Junts, como la Crida, pretende fusionar lo mejor de lo mejor de esa parte de la sociedad que está dispuesta a integrarse en un centro radical tal como definió el sociólogo Anthony Giddens a las fuerzas del cambio en la Gran Bretaña posthatcheriana

Las peleas en el seno de Junts per Catalunya entre las distintas facciones del PDeCAT (los oficialistas del dúo Pascal-Bonvehí y las dos tendencias que perdieron el congreso de 2016: Rull y Turull), acrecentadas por los recelos ante los protagonismo de los independientes, mayoritariamente situados a la izquierda, invitaron a buscar una nueva fórmula organizativa que se tradujo en la constitución de la Crida. He publicado varios artículos sobre qué quería ser la Crida y por qué fracasó. No me equivoqué. Y la prueba es que ayer se cerró el ciclo y el artefacto que nació el 28 de octubre de 2018 en Manresa ha iniciado el proceso de disolución —o de hibernación—. El amarillo corporativo de la Crida no coloreó el ambiente de felicidad, que es uno de los significados de este color, sino que comportó celos, envidia e inoperancia, que es una de las enfermedades políticas más graves que puede afectar a un político. A pesar de tomar la decisión de congelar la Crida ante las elecciones generales de 2019, el “hambre” ideológico de la dirección del PDeCAT tuvo como consecuencia los destrozos que la convirtieron en menos que un club.

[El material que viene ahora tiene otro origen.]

==> src/rtl/instr_fetch.sv <==
// Instruction fetch front end: the fetch PC drives a one-word-per-cycle
// instruction memory, and responses are queued in a 2-entry {pc, instr} FIFO
// for decode. A redirect flushes the queue and restarts fetch at the target.
module instr_fetch #(
  parameter logic [31:0] RESET_PC = 32'h0000_0000
) (
  input  logic        clk,
  input  logic        rst_n,
  output logic        imem_req_o,
  output logic [31:0] imem_addr_o,
  input  logic [31:0] imem_rdata_i,
  input  logic        redirect_i,
  input  logic [31:0] redirect_pc_i,
  output logic        valid_o,
  input  logic        ready_i,
  output logic [31:0] instr_o,
  output logic [31:0] pc_o,
  output logic [6:0]  opcode_o
);

  typedef struct packed {
    logic [31:0] pc;
    logic [31:0] instr;
  } ent_t;

  // ent0 is always the head, so the decode outputs come straight from flops
  ent_t        ent0, ent1;
  logic [1:0]  cnt;
  logic [31:0] fpc;
  logic        inflight;     // a request went out last cycle; its data is on imem_rdata_i now
  logic [31:0] inflight_pc;
  logic        rd, wr;
  logic [1:0]  occ;
  ent_t        nent;
  logic        unused_lo;

  assign valid_o     = (cnt != 2'd0);
  assign instr_o     = ent0.instr;
  assign pc_o        = ent0.pc;
  assign opcode_o    = ent0.instr[6:0];
  assign imem_addr_o = fpc;

  // redirect beats both the retire and the response write in the same cycle
  assign rd   = valid_o & ready_i & ~redirect_i;
  assign wr   = inflight & ~redirect_i;
  assign nent = {inflight_pc, imem_rdata_i};

  // Occupancy at the end of this cycle (current count, plus the response
  // landing now, minus a retire now). Issuing only while that is below 2
  // guarantees the slot for our response next cycle, and still lets a
  // draining consumer see one instruction per cycle.
  assign occ        = cnt + {1'b0, wr} - {1'b0, rd};
  assign imem_req_o = rst_n & ~redirect_i & (occ < 2'd2);

  // target low bits are forced to zero, so they are never consumed
  assign unused_lo = ^redirect_pc_i[1:0];

  // Fetch PC and in-flight tracking. Clearing inflight on a redirect (or
  // reset) is what marks the outstanding response for discard.
  always_ff @(posedge clk or negedge rst_n) begin
    if (!rst_n) begin
      fpc         <= RESET_PC;
      inflight    <= 1'b0;
      inflight_pc <= 32'h0;
    end else if (redirect_i) begin
      fpc      <= {redirect_pc_i[31:2], 2'b00};
      inflight <= 1'b0;
    end else begin
      inflight <= imem_req_o;
      if (imem_req_o) begin
        inflight_pc <= fpc;
        fpc         <= fpc + 32'd4;
      end
    end
  end

  // 2-entry queue with a fixed head slot: a retire shifts ent1 down
  always_ff @(posedge clk or negedge rst_n) begin
    if (!rst_n) begin
      cnt  <= 2'd0;
      ent0 <= '0;
      ent1 <= '0;
    end else if (redirect_i) begin
      cnt <= 2'd0;
    end else begin
      case ({rd, wr})
        2'b11: begin
          if (cnt == 2'd2) begin
            ent0 <= ent1;
            ent1 <= nent;
          end else begin
            ent0 <= nent;
          end
        end
        2'b10: begin
          ent0 <= ent1;
          cnt  <= cnt - 2'd1;
        end
        2'b01: begin
          if (cnt == 2'd0) ent0 <= nent;
          else             ent1 <= nent;
          cnt <= cnt + 2'd1;
        end
        default: ;
      endcase
    end
  end

endmodule

==> config.mk <==
export PLATFORM = sky130hd
export DESIGN_NAME = instr_fetch
export DESIGN_NICKNAME = d
export VERILOG_FILES = /design/src/rtl/instr_fetch.sv
export SDC_FILE = /design/constraint.sdc
export NUM_CORES = 1
export LEC_CHECK = 0
export ABC_CLOCK_PERIOD_IN_PS = 3300
export CAP_MARGIN = 20
export CORE_MARGIN = 4
export CORE_UTILIZATION = 30
export CTS_CLUSTER_SIZE = 12
export DETAILED_ROUTE_END_ITERATION = 12
export GPL_ROUTABILITY_DRIVEN = 0
export SLEW_MARGIN = 15
export SYNTH_ARGS = -nofsm -noshare
export SYNTH_HDL_FRONTEND = slang
export SYNTH_SLANG_ARGS = --single-unit
==> constraint.sdc <==
create_clock -name clk -period 3.3 [get_ports clk]
set_input_delay 0.33 -clock clk [delete_from_list [all_inputs] [get_ports clk]]
set_output_delay 0.33 -clock clk [all_outputs]
set_load 0.005 [all_outputs]
Word-level counts from Yosys, hierarchy flattened --
Cells that the tools add are included. W data, S select, Z words.
Storage, ports and cells: word-level logic and storage cells 47, input port bits 68, bits in registers 195
Operators by class: reductions and logical operators 9, bitwise gates (word level) 6, add/subtract/negate cells 5, muxes and demuxes 11, $lt $le $gt $ge 1, equality and inequality tests 7
Operators with widths (number):
- $mux W64 | 4
- $pmux W64 S3 | 1
- $pmux W64 S2 | 1
- $mux W32 | 2
- $add A32 B3 Y32 const B | 1
- $eq A2 B2 Y1 const B | 3
- $ne A2 B2 Y1 const B | 3
- $reduce_bool A2 Y1 | 3
- $reduce_bool A3 Y1 | 2
- $and A1 B1 Y1 | 5
- $pmux W2 S2 | 1
- $reduce_and A4 Y1 | 1
- $reduce_and A3 Y1 | 1
- $add A2 B1 Y2 | 1
- $add A2 B1 Y2 const B | 1
- $eq A2 B1 Y1 const B | 1
- $logic_not A2 Y1 | 1
- $lt A2 B2 Y1 const B | 1
- $mux W2 | 1
- $reduce_and A2 Y1 | 1
- $sub A2 B1 Y2 | 1
- $sub A2 B1 Y2 const B | 1
- $mux W1 | 1
- $not A1 Y1 | 1

Logic depth before layout (Yosys ltp) --
Gate-level depths: netlist of run 1.
depth in word-level cells 8, gate-level depth with buffers 13

Least setup slack after synthesis of run 1 --
Ideal clock, no wire load.
path kind input to register, start in redirect_i, end reg inflight_pc[15], data arrival time 2.856 ns, setup slack 0.319 ns, data required time 3.175 ns, path buffers 5, stages 12, path through clkbuf_1 clkbuf_1 nor3b_1 ha_1 clkbuf_1 a21boi_1 mux2i_2 or2_1 buf_2 inv_2 buf_2 mux2_2
On the way: longest elaborated chain between the ends 7
RTL lines:
- start, declared | line 12 | input logic redirect_i,
- $not A1 Y1 (no source line) *
- $and A1 B1 Y1 | line 45 | assign wr = inflight & ~redirect_i;
- $add A2 B1 Y2 | line 52 | assign occ = cnt + {1'b0, wr} - {1'b0, rd};
- $sub A2 B1 Y2 | line 52
- $lt A2 B2 Y1 | line 53 | assign imem_req_o = rst_n & ~redirect_i & (occ < 2'd2);
- $and A1 B1 Y1 * | line 53
- net imem_req_o | line 9 | output logic imem_req_o,
- $reduce_and A2 Y1 (no source line) *
- end signal, assigned | line 71 | inflight_pc <= fpc;
- end, declared | line 31 | logic [31:0] inflight_pc;
Mark *: on every way through the listed nets, which the timed path passes. The rest lies on a longest branch. A chain may end at the register's enable or synchronous reset.

Worst setup path after layout of run 1 --
start reg cnt[1], end out imem_req_o
On the way: longest elaborated chain between the ends 6
RTL lines:
- start, declared | line 28 | logic [1:0] cnt;
- start signal, assigned | line 97 | cnt <= cnt - 2'd1;
- start signal, assigned | line 102 | cnt <= cnt + 2'd1;
- $reduce_bool A2 Y1 | line 37 | assign valid_o = (cnt != 2'd0);
- $and A1 B1 Y1 (2 in a row) | line 44 | assign rd = valid_o & ready_i & ~redirect_i;
- $sub A2 B1 Y2 * | line 52
- $lt A2 B2 Y1 * | line 53
- $and A1 B1 Y1 * | line 53
- end, declared | line 9
Every way passes the cells marked *; elsewhere a longest branch is shown, timed or not.

==> results of run 1 <==
[kinds of logic (layout without fill, tap and decap cells)]
| family | after synthesis | after routing | share of synthesized area |
|---|---|---|---|
| simple gates | 395 | 395 | 0.1786 |
| compound gates | 202 | 202 | 0.1388 |
| flops | 188 | 188 | 0.4983 |
| buf+inv | 102 | 234 | 0.04572 |
| mux | 90 | 90 | 0.1075 |
| xor+xnor | 26 | 26 | 0.02412 |
| fa+ha+maj | 5 | 5 | 0.006626 |
| other cells | 1 | 2 | 0.0003972 |
[state kept, by name, summed over array words and instances, names as in the netlist]
register	cells
cnt	2
ent1	62
imem_addr_o	30
inflight	1
inflight_pc	30
instr_o	32
pc_o	31
[worst max-delay path, delay by kind of cell (launching register included)]
kind / cells / cell delay [ns]
buf+inv: 3 / 0.66
simple gates: 3 / 0.50
flops: 1 / 0.47
mux: 1 / 0.37
xor+xnor: 1 / 0.25
fa+ha+maj: 1 / 0.18
[path summary, 6_finish.rpt]
kind	startpoint	to	depth (start not counted)
worst max-delay path	cnt[1]	imem_req_o	9
worst min-delay path	redirect_pc_i[20]	imem_addr_o[20]	3
worst max register to register	cnt[1]	imem_addr_o[30]	10
worst min register to register	instr_o[19]	instr_o[19]	2
max in group asynchronous	rst_n	inflight_pc[18]	3
min in group asynchronous	rst_n	pc_o[28]	2
[power by group]
group          leakage, nW  internal [mW]  switching [mW]
logic                 2.50           1.33           0.873
clock network        0.287           1.03            1.06
registers             2.32           3.02           0.556
total                 5.10           5.38            2.49
[through the flow]
step / std cells / setup WS (ns) / hold slack [ns]
floorplan: 1010 / 0.3192 / 0.03441
global placement: 1505 / 0.3142 / 0.2954
detailed placement: 1505 / 0.3314 / 0.2976
CTS: 1538 / 0.02764 / 0.4184
global route: 1538 / 0.003540 / 0.4248
finish: 1538 / 0.1155 / 0.4337
[final cells by class]
type	count	area share
tap	396	0.04085
inverter	13	0.004023
sequential	188	0.3879
clock buffer	18	0.03538
multi-input combinational	720	0.3594
timing repair buffer	189	0.1589
clock inverter	14	0.01351
[metal layers]
metal,track usage,vias to the layer above,routed length [um]
met5,0,-,0
met4,0.03230,0,143
met3,0.03181,7,1274
met2,0.2472,195,12000
met1,0.2126,3704,12250
li1,-,3729,-
[synthesized netlist by cell type (3+ instances only)]
library cell	count	area, um2
inv_1	12	45.04
nor3_1	12	60.06
mux2_1	4	45.04
xnor2_1	21	183.9
dfrtp_1	188	4705
nand2_1	295	1107
ha_1	5	62.56
and3_1	31	193.9
nor4_1	8	50.05
buf_1	9	33.78
nor2_1	13	48.80
clkbuf_1	61	229.0
o31ai_1	28	210.2
buf_4	10	75.07
nand3_1	10	50.05
buf_2	9	45.04
a22oi_1	36	270.3
nor2b_1	6	37.54
nand4_1	5	31.28
mux2_2	84	945.9
o21ai_0	97	485.5
and4_1	3	26.28
xor2_1	5	43.79
or3_1	4	25.02
a21oi_1	3	15.01
a221oi_1	28	245.2
[what timing repair did]
action / in CTS / in global routing
pin swaps: 0 / 0
endpoints found under the hold margin: 40 / 0
resized for setup: 2 / 2
hold buffers: 1 / 0
endpoints found under the setup margin: 1 / 1
==> out/metrics.csv, run 1 <==
metric;value;unit
DRC Markers;0;
Detail Route Antenna Nets;0;
Area Growth Syn to Fin;28.48;%
starting density of the core;0.3062;
DR pass1 iterations;4;
Die Height;185.4;um
clock latency on the worst-skew pair;0.44;ns
R2R Setup Slk;0.60;ns
Rel. slew slack;0.4128;
Top Ports;173;
footprint of the multi-input gates;0.004359;mm2
Post-Route Setup TNS;0;ns
FP Rows;64;
clk sinks;188;
Clock Skews;0.01880;ns
wire per inst;16.69;um
Die ar.;0.03438;mm2
global-route wire length before repair;42150;um
share of layout cells above drive strength 1;0.1305;
setup bufs post-CTS;0;
Peak VDD IR;0.3339;mV
routed wire length;25660;um
Fillers;3033;
Hold Violations, Final;0;
dpl hpwl;16380;um
Ant. Diodes;0;
utilization after layout;0.3935;
pwr dens;648.7;mW/mm2
Via-to-Cell Ratio;4.964;
max-cap violations;0;
status;finished, final reports clean;
Worst Setup End Kind;output pin;
placed inst area;0.01151;mm2
GRT Util Overall;0.1528;
CTS tree;built;
Worst Hold Class;input port to flip-flop;
yosys warns;0;
Final Max Tran Viols;0;
Crit Path Max Fanout;5;
Design Area, Final;0.01213;mm2
final setup vio count;0;
post-synthesis cell area;0.009442;mm2
core area;0.03083;mm2
period utilization;0.9650;
slowest stage cell, crit path;dfrtp_1;
WP data required;2.97;ns
initial antenna violation count;0;
number of global-route vias before repair;7622;
root buf cell;clkbuf_16;
port bufs;168;
Detailed Route Iter0 Violations;445;
critical-path cell list;nor2_4, nor3b_2, buf_4, ha_1, xnor2_1, mux2i_2, or2_1, inv_2, clkdlybuf4s50_1;
CTS Buf Count;17;
startpoint types;flip-flop;
critical setup path kind;flip-flop to output pin;
Yosys reg bits;188;
clk slew on worst S/H paths;0.09;ns
largest net degree at the start of global routing;149;
worst slew pin tran;0.8808;ns
Mean Syn Cell Area;9.357;um2
most frequent cells in the layout;295 x nand2_1, 187 x dfrtp_1, 166 x clkdlybuf4s50_1, 97 x o21ai_0, 84 x mux2_2;
library cells used by synthesis;45;
Leak Pwr;5.104;nW
GRT overflow;0;
flip-flop and latch area;0.004706;mm2
vias;7635;
RSZ-0062 raised after global routing;no;
EDFF count, synth;0;
commonest non-fill, non-tap cell in the layout;nand2_1;
top achievable clock speed;0.3140;GHz
slowest cell delay on critical path;0.47;ns
Syn Inst Count;1009;
CP arrival;2.85;ns
Pwr Total;7.869;mW
maximum clock insertion buffer count;2;
Seq/Total Area, Yosys;0.4983;
post-layout min period;3.184;ns
FFs w/ async S/R, synth;1.000;
htree depth;4;
top_reg_cell synth;dfrtp_1;
nets;1202;
Die W;185.4;um
Power figures use the tool's default switching activity.
==> inputs of run 2 (changes only) <==
--- a/config.mk
+++ b/config.mk
@@ -12,6 +12,7 @@
 export CTS_CLUSTER_SIZE = 12
 export DETAILED_ROUTE_END_ITERATION = 12
 export GPL_ROUTABILITY_DRIVEN = 0
+export GPL_TIMING_DRIVEN = 0
 export SLEW_MARGIN = 15
 export SYNTH_ARGS = -nofsm -noshare
 export SYNTH_HDL_FRONTEND = slang
==> run 2 against run 1 <==
  * Global-route usage up 1.4 points
  * First-iteration DRC count shrank 2.9%
  * Sequential cell count is the same
  * Die area unchanged
  * Hold slack improved by 0.018 ns
  * Total power rose by 0.22%
  * Routed wire length is 12% higher
  * Final cell count increased by 4.7%
  * Clock skew fell by 0.0087 ns
  * Via count is 5.5% higher
  * Sequential share of layout area down 0.92 points
  * Critical path type is now input port to output pin
==> out/metrics.csv, run 2 (same netlist as run 1, synthesis figures left out) <==
metric;value;unit;change
CTS tree;built;;unchanged
Die W;185.4;um;unchanged
Levels on crit path;12;;was 9
pwr dens;635.0;mW/mm2;was 648.7 mW/mm2
Reg with most FFs;ent1;;unchanged
sequential cell fraction of total power;0.456;;was 0.454
final setup margin;0.09428;ns;was 0.1155 ns
r2r worst-path depth;8;;was 10
Net Sw Frac;0.3085;;was 0.3162
Post-Route Setup TNS;0;ns;unchanged
GRT overflow;0;;unchanged
clk slew on worst S/H paths;0.07;ns;was 0.09 ns
most frequent cells in the layout;295 x nand2_1, 188 x dfrtp_1, 166 x clkdlybuf4s50_1, 97 x o21ai_0, 84 x mux2_2;;was 295 x nand2_1, 187 x dfrtp_1, 166 x clkdlybuf4s50_1, 97 x o21ai_0, 84 x mux2_2
r2r startpoint;cnt[0];;was cnt[1]
DRC Markers;0;;unchanged
core area;0.03083;mm2;unchanged
Clock Skews;0.01012;ns;was 0.01880 ns
placed inst area;0.01168;mm2;was 0.01151 mm2
worst path bufs/invs;7;;was 3
R2R Setup Slk;0.21;ns;was 0.60 ns
delay-heaviest family, CP;buffers and inverters;;unchanged
dpl hpwl;20420;um;was 16380 um
Detailed Route Iter0 Violations;432;;was 445
routed wire length;28620;um;was 25660 um
Fillers;3092;;was 3033
Combinational Power Share;0.296;;was 0.280
Crit Path Max Fanout;10;;was 5
worst slew pin tran;0.8628;ns;was 0.8808 ns
startpoint types;input port;;was flip-flop
Final Max Tran Viols;0;;unchanged
FP Rows;64;;unchanged
max-cap violations;0;;unchanged
Internal Power;5.454;mW;was 5.381 mW
Top Ports;173;;unchanged
Via-to-Cell Ratio;5.000;;was 4.964
number of global-route vias before repair;8060;;was 7622
wire per inst;17.77;um;was 16.69 um
largest net degree at the start of global routing;69;;was 149
clk sinks;188;;unchanged
utilization after layout;0.4029;;was 0.3935
final setup vio count;0;;unchanged
CTS Buf Count;17;;unchanged
global-route wire length before repair;45190;um;was 42150 um
WP data required;2.97;ns;about the same
Peak VDD IR;0.3528;mV;was 0.3339 mV
CP arrival;2.88;ns;was 2.85 ns
max reg flops;62;;unchanged
Rel. slew slack;0.4248;;was 0.4128
root buf cell;clkbuf_16;;unchanged
DR pass1 iterations;6;;was 4
maximum clock insertion buffer count;2;;unchanged
power share of the clock group;0.248;;was 0.266
period utilization;0.9714;;was 0.9650
top achievable clock speed;0.3119;GHz;was 0.3140 GHz
post-layout min period;3.206;ns;was 3.184 ns
hold_sp;redirect_pc_i[20];;unchanged
CP endpoint;imem_req_o;;unchanged
flip-flop and latch area;0.004705;mm2;was 0.004706 mm2
Die ar.;0.03438;mm2;unchanged
port bufs;168;;unchanged
nets;1276;;was 1202
Worst Hold Class;input port to flip-flop;;unchanged
Area Growth Syn to Fin;31.55;%;was 28.48%
starting density of the core;0.3062;;unchanged
Place WS;-1.883;ns;was 0.3314 ns
slowest cell delay on critical path;0.45;ns;was 0.47 ns
status;finished, final reports clean;;unchanged
Design Area, Final;0.01242;mm2;was 0.01213 mm2
share of layout cells above drive strength 1;0.1285;;was 0.1305
initial antenna violation count;0;;unchanged
Die Height;185.4;um;unchanged
critical-path cell list;clkdlybuf4s50_1, clkbuf_8, clkbuf_8, nor3b_4, ha_4, a21boi_2, mux2i_4, or2_1, buf_6, inv_4, buf_6, clkbuf_2;;was nor2_4, nor3b_2, buf_4, ha_1, xnor2_1, mux2i_2, or2_1, inv_2, clkdlybuf4s50_1
slowest stage cell, crit path;clkdlybuf4s50_1;;was dfrtp_1
Detail Route Antenna Nets;0;;unchanged
vias;8055;;was 7635
clock latency on the worst-skew pair;0.43;ns;was 0.44 ns
critical setup path kind;input port to output pin;;was flip-flop to output pin
Hold Violations, Final;0;;unchanged
Leak Pwr;5.228;nW;was 5.104 nW
GRT Util Overall;0.1671;;was 0.1528
switching pwr;2.433;mW;was 2.488 mW
Pwr Total;7.887;mW;was 7.869 mW
crit path launch;redirect_i;;was cnt[1]
Worst Setup End Kind;output pin;;unchanged
commonest non-fill, non-tap cell in the layout;nand2_1;;unchanged
htree depth;4;;unchanged
RSZ-0062 raised after global routing;yes;;was no
R2R Path End;ent1[28];;was imem_addr_o[30]
footprint of the multi-input gates;0.004358;mm2;was 0.004359 mm2
==> run 2: power by group through the flow <==
| stage | Clock, mW | Sequential [mW] | Combinational, mW |
|---|---|---|---|
| after floorplan | 0 | 3.51 | 1.06 |
| after global placement | 0 | 3.60 | 2.30 |
| after detailed placement | 0 | 3.65 | 2.35 |
| after CTS | 2.00 | 3.60 | 2.38 |
| after global routing | 2.10 | 3.71 | 2.59 |
| final | 1.95 | 3.60 | 2.33 |
==> run 2: timing repair <==
item,4_1_cts,5_1_grt
endpoints found under the setup margin,189,1
buffers inserted,2,0
hold buffers,5,0
pin swaps,1,3
hold endpoints to repair,62,0
gates resized for setup,22,6
==> run 2: area by class of cell <==
| type | instances | share of cell area |
|---|---|---|
| flip-flops and latches | 188 | 0.3788 |
| multi-input cells | 720 | 0.3509 |
| repair buffers | 177 | 0.1493 |
| well taps | 396 | 0.03989 |
| clock buffers | 22 | 0.03898 |
| plain buffers | 86 | 0.03294 |
| clock inverters | 8 | 0.004936 |
| inverters | 13 | 0.004130 |
| diodes | 1 | 0.0002015 |
==> run 2: worst min path at each step <==
stage                                  to  slack [ns]  depth (start not counted)
after CTS                 imem_addr_o[27]        0.43                          3
after global routing      imem_addr_o[16]        0.45                          3
after global placement           pc_o[28]        0.46                          2
final                     imem_addr_o[20]        0.45                          3
after floorplan                    cnt[0]        0.03                          0
after detailed placement      instr_o[21]        0.30                          1
==> run 2: per-stage QoR <==
stage                     instances  hold WS, ns
final                          1611       0.4522
after global routing           1610       0.4539
after CTS                      1610       0.4337
after detailed placement       1576       0.3036
after global placement         1574       0.4624
after floorplan                1010      0.03441
==> run 2: layer usage <==
metal	GRT usage	part of all wire	vias up
met1	0.2334	0.46	3900
met3	0.03574	0.063	29
met4	0.04169	0.015	0
met2	0.2656	0.46	223
li1	-	-	3903
met5	0	0	-
==> run 2: worst register-to-register path, stage by stage (launching register included) <==
cell	delay, ns
dfrtp_1	0.50
nor2_1	0.16
nor3b_4	0.30
buf_4	0.17
inv_1	0.03
ha_1	0.24
a221oi_2	0.77
buf_2	0.42
mux2_2	0.38
==> inputs of run 3 (changes only) <==
--- a/config.mk
+++ b/config.mk
@@ -11,6 +11,7 @@
 export CORE_UTILIZATION = 30
 export CTS_CLUSTER_SIZE = 12
 export DETAILED_ROUTE_END_ITERATION = 12
+export DONT_BUFFER_PORTS = 1
 export GPL_ROUTABILITY_DRIVEN = 0
 export GPL_TIMING_DRIVEN = 0
 export SLEW_MARGIN = 15
==> run 3 against run 2 <==
  * Critical path depth down 2
  * Core utilization down 5.9 points
  * Hold slack worse by 0.86 ns
  * Total power down 9.9%
  * Die area unchanged
  * Largest power group unchanged
  * Sequential share of layout area up 6.5 points
  * Clock skew down 0.0021 ns
  * First-iteration DRC count up 8.6%
  * The flow now finishes with violations (negative hold slack)
  * Sequential power up 5%
  * Critical path type unchanged
  * Setup slack better by 0.064 ns
  * Via count down 7.9%
  * Non-clock buffer count down 171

Carles Puigdemont y Jordi Sánchez han perdido dos años mientras rumiaban cómo volver al turquesa. Puesto que no se dejan aconsejar y no pueden evitar quererlo controlar todo, lo que habría podido ser un proceso ágil, alentador y calmado de reconstrucción de un espacio político híbrido, alineado con el progresismo, el ecologismo, el feminismo, con los derechos LGBTQ y los derechos nacionales, ahora se ha convertido en un sprint condicionado por las premuras electorales. Junts, como la Crida, pretende fusionar lo mejor de lo mejor de esa parte de la sociedad que está dispuesta a integrarse en un centro radical tal como definió el sociólogo Anthony Giddens a las fuerzas del cambio en la Gran Bretaña posthatcheriana. Que Tony Blair destrozara la propuesta no la invalida. Es lo que está buscando todo el mundo desesperadamente. Andrea Rizzi, jefe de la sección de política internacional del diario El País, publicó el pasado sábado el artículo “Ni rojo ni verde; quizás, marrón: la fusión social-ecologista como baza contra el declive progresista”. La tesis está muy bien sintetizada en el título. El pensamiento antidogmático es resultado del cruce de propuestas que proceden de distintas ideologías con la finalidad de conseguir una sociedad más justa, más equitativa, más democrática y más solidaria. El color turquesa que ha elegido Junts para identificarse es infinitamente más inspirador —porque incita al confort y al bienestar, y comporta transparencia y sosiego—, que no el marrón, una tonalidad que asociamos, de entrada, con la mierda y no con la solemnidad del roble. Habrá que esperar a ver cómo gestionan el nuevo partido los que no supieron gestionar el anterior.